==> config.mk <==
export PLATFORM = sky130hd
export DESIGN_NAME = arq_ram
export DESIGN_NICKNAME = d
export VERILOG_FILES = /design/src/sv/arq_ram.sv
export SDC_FILE = /design/constraint.sdc
export NUM_CORES = 2
export LEC_CHECK = 0
export ABC_AREA = 0
export BUFFER_PORTS_ARGS = -buffer_cell sky130_fd_sc_hd__buf_2
export CORE_MARGIN = 3
export CORE_UTILIZATION = 40
export DETAILED_ROUTE_END_ITERATION = 10
export HOLD_SLACK_MARGIN = 0.02
export MAX_ROUTING_LAYER = met4
export PLACE_DENSITY = 0.55
export SLEW_MARGIN = 30
export SYNTH_ARGS = -nofsm -noshare
export SYNTH_HDL_FRONTEND = slang
export SYNTH_SLANG_ARGS = --single-unit
==> constraint.sdc <==
create_clock -name clk -period 2.8 [get_ports clk]
set_clock_uncertainty 0.15 [all_clocks]
set_input_delay 0.14 -clock clk [delete_from_list [all_inputs] [get_ports clk]]
set_output_delay 0.14 -clock clk [all_outputs]
set_load 0.01 [all_outputs]
==> src/sv/arq_ram.sv <==
// simple dual-port memory: one write port, one registered read port
// no dependencies; used for the queue storage and the slice table
module arq_ram #(
    parameter int DEPTH = 256,
    parameter int WIDTH = 8
) (
    input  logic                     clk,
    input  logic                     wr_en,
    input  logic [$clog2(DEPTH)-1:0] wr_addr,
    input  logic [WIDTH-1:0]         wr_data,
    input  logic [$clog2(DEPTH)-1:0] rd_addr,
    output logic [WIDTH-1:0]         rd_data
);

    logic [WIDTH-1:0] mem [DEPTH];

    // write port
    always_ff @(posedge clk) begin
        if (wr_en) begin
            mem[wr_addr] <= wr_data;
        end
    end

    // registered read port
    always_ff @(posedge clk) begin
        rd_data <= mem[rd_addr];
    end

endmodule

==> results.yml <==
synth:
  synth_simple_gate_area_share_pct: 2.63
  synth_fa_ha_area_share_pct: 0
  ys.flop_type: "edfxtp_1"
  synth_seq_cells: 2056
  ys_warn_count: 0
  synth_area_leaders: "edfxtp_1 (77%), mux4_2 (13%), mux2i_1 (1.7%), nor2_1 (1.3%), a22oi_1 (1.3%)"
  ys_seq_area_share_pct: 77.5
  yosys.area.top_type_share_pct: 77.3
  ys_types: 55
  yosysTopAreaCell: "edfxtp_1"
  synth-compound-area-share_pct: 3.42
  synthCells: 3733
  synthesis.area_um2: 79600
  synthMuxAreaShare_pct: 14.6
  synth_top_family_by_area: "multiplexers"
  postSynth.asyncResetShare_pct: 0
  synth_nets: 3759
  avgSynthCellArea_um2: 21.3
  synth_edf_count: 2048
  synth-xor-area-share_pct: 0
sta:
  setup_viol: 0
  fmaxAchievable_ghz: 0.364
  relSlewSlack_pct: 41.9
  period_share_pct: 98.1
  setup_slack_ps: 52.8
  slew_viol_final: 0
  period_minus_slack_ps: 2750
  worst_slew_pin_slew_ps: 872
  rsz0062_at_grt: "false"
  finalHoldViolCount: 0
layout:
  layout.cells.non_filler: 7175
  syn_to_final_growth_pct: 18.1
  nNetsFinal: 4391
  layout-drive-gt1-share_pct: 30.9
grt:
  grtUsageTotal_pct: 21.4
  use_met3_pct: 3.27
  grt.met2_usage_pct: 33.1
  grt_max_degree: 91
  top_usage_layer: "met2"
  grtUsageMet1_pct: 30.1
  grt_pass1_vias: 41000
  grt_pass1_wl_um: 306000
  overflow: 0
  antenna_found_initial: 9
run_status:
  status: "finished, final reports clean"
placed_design:
  gp_congestion: 0.827
  place.detailed.hpwl_um: 137000
  port_buffers: 33
  pre_cts_ws_ps: -725
  dp_cells: 6781
floorplanning:
  ioPinCount: 34
  initial_core_util_pct: 40.3
  core_um2: 198000
  die_w_um: 452
  rows: 163
  die_area_um2: 204000
  die_height_um: 452
detailed_routing:
  routed_wl_um: 212000
  drt_iter0_drc: 4667
  drt_first_pass_iters: 6
  dr_total_vias: 40300
  wl_per_cell_um: 29.5
  drc: 0
  drtAntennaViolNets: 0
  via_per_inst: 5.61
clock_network:
  cts_max_level: 4
  clk-insertion-delay-late_ps: 850
  clockBufferDepth: 3
  numCtsBuffers: 203
  clock_sink_count: 2056
  postCtsSetupBuffers: 0
  cts-root-buf: "clkbuf_16"
  cts_tree: "yes"
  clkTransAtPathRegs_ps: 60
power:
  leakagePower_nw: 30.1
  ir_worst_vdd_v: 0.000574
  power_frac_comb_pct: 5.5
  power.density_nw_per_um2: 683
  pwr-share-seq_pct: 53.0
  switching_share_pct: 21.7
  p_sw_mw: 13.9
  p_clk_share_pct: 41.5
  p_total_mw: 64.1
  p_int_mw: 50.2
setup_path:
  critical_path_class: "reg -> reg"
  rr_endpoint: "rd_data[0]"
  end_kind: "flip-flop"
  worstRegToRegCells: 6
  slowest_stage: "nor4_1"
  cp-endpoint: "rd_data[0]"
  start_kind: "flip-flop"
  r2r_start: "mem[208][0]"
  arrival_ps: 3340
  cp_max_fo: 1
  cp.required_ps: 3390
  cp-startpoint: "mem[208][0]"
  reg2reg_slack_ps: 50
  cpPeakStageDelay_ps: 760
  worstPathCellList: "mux4_2 > a22oi_1 > a21oi_1 > nor4_1 > buf_4 > nor4_2"
job:
  max_cap_violations: 0
hold_path:
  hp-class: "in -> reg"
[sequential cells by signal (all words and copies together) (netlist names)]
register and count:
mem 2048, rd_data 8
[power by group through the flow]
stage | Sequential (mW) | Combinational, mW | Clock (mW)
2_1_floorplan | 34.6 | 1.65 | 0
4_1_cts | 34.0 | 3.60 | 27.1
3_3_place_gp | 34.6 | 3.53 | 0
6_report | 34.0 | 3.55 | 26.6
5_1_grt | 34.0 | 3.75 | 28.4
3_5_place_dp | 34.6 | 3.57 | 0
[cells by family (layout without fill, tap and decap cells)]
family	count (synthesis)	after routing
flip-flops	2056	2056
multiplexers	591	591
AND/OR/NAND/NOR	466	466
AO/OA/AOI/OAI	385	385
buffers and inverters	235	1035
other	0	2
[how the worst min path moves through the flow]
stage	cells after the start	endpoint	from
after detailed placement	1	rd_data[5]	rd_data[5]
after global routing	5	mem[224][4]	wr_en
after floorplan	0	mem[0][0]	wr_data[0]
after CTS	5	mem[208][6]	wr_en
after global placement	1	mem[80][6]	wr_data[6]
final	5	mem[208][3]	wr_en
[critical path: cells and delay by family (launching register included)]
kind                   cells  cell delay (ps)
AND/OR/NAND/NOR            2              800
AO/OA/AOI/OAI              2              640
multiplexers               1              470
flip-flops                 1              370
buffers and inverters      1              230
[metal layers]
layer | share of wire [%] | vias up
li1 | - | 17000
met1 | 44 | 21700
met2 | 48 | 1344
met3 | 5.9 | 248
met4 | 2.3 | 0
met5 | 0 | -
[through the flow]
stage / cell area, um^2 / TNS [ps] / hold slack [ps] / utilization [%]
2_1_floorplan: 79600 / 0 / 88.9 / -
3_3_place_gp: 87200 / -5100 / 470 / 44.1
3_5_place_dp: 87200 / -4580 / 509 / 44.1
4_1_cts: 93900 / 0 / 50.7 / 47.5
5_1_grt: 93900 / 0 / 112 / 47.5
6_report: 93900 / 0 / 139 / 47.5
[layout make-up]
class	count	area, um^2
fill	16300	104000
sequential	2056	61700
multi-input combinational	1442	16600
timing repair buffer	660	5950
clock buffer	254	5300
tap	2640	3300
clock inverter	119	1140
inverter	2	7.51
antenna	2	5.00
[layout by cell type (no fill, tap or decap), types with 20 or more instances in the layout]
master,netlist,routed
a21oi_1,96,96
a22oi_1,133,133
buf_12,8,74
buf_2,31,21
buf_4,27,536
clkbuf_1,111,48
clkbuf_16,0,203
clkinv_1,1,52
clkinv_2,0,32
edfxtp_1,2048,2048
mux2i_1,134,134
mux4_2,454,454
nand2_1,33,33
nand3_1,34,31
nor2_1,282,279
nor2b_1,31,28
nor3_1,22,20
o221ai_1,46,46
o22ai_1,28,28
[cells in the mapped netlist (31+ instances only)]
cell type,instances
a21oi_1,96
nand3_1,34
nor2b_1,31
o221ai_1,46
mux4_2,454
nor2_1,282
buf_2,31
edfxtp_1,2048
nand2_1,33
a22oi_1,133
clkbuf_1,111
mux2i_1,134
[what timing repair did]
action / in CTS / in global routing
pin swaps: 0 / 1
resized for setup: 1 / 3
hold buffers: 19 / 0
hold endpoints to repair: 2451 / 0
endpoints found under the setup margin: 1 / 3
gates cloned: 0 / 0
No activity file was read; power rests on OpenSTA's default activity.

→ **Exercise directions**: All that is wanted is a faithful reproduction of the line above with "via_per_inst: 5.61", the line with "cp_max_fo: 1", and every line in between.

→ **Written response**:
  via_per_inst: 5.61
clock_network:
  cts_max_level: 4
  clk-insertion-delay-late_ps: 850
  clockBufferDepth: 3
  numCtsBuffers: 203
  clock_sink_count: 2056
  postCtsSetupBuffers: 0
  cts-root-buf: "clkbuf_16"
  cts_tree: "yes"
  clkTransAtPathRegs_ps: 60
power:
  leakagePower_nw: 30.1
  ir_worst_vdd_v: 0.000574
  power_frac_comb_pct: 5.5
  power.density_nw_per_um2: 683
  pwr-share-seq_pct: 53.0
  switching_share_pct: 21.7
  p_sw_mw: 13.9
  p_clk_share_pct: 41.5
  p_total_mw: 64.1
  p_int_mw: 50.2
setup_path:
  critical_path_class: "reg -> reg"
  rr_endpoint: "rd_data[0]"
  end_kind: "flip-flop"
  worstRegToRegCells: 6
  slowest_stage: "nor4_1"
  cp-endpoint: "rd_data[0]"
  start_kind: "flip-flop"
  r2r_start: "mem[208][0]"
  arrival_ps: 3340
  cp_max_fo: 1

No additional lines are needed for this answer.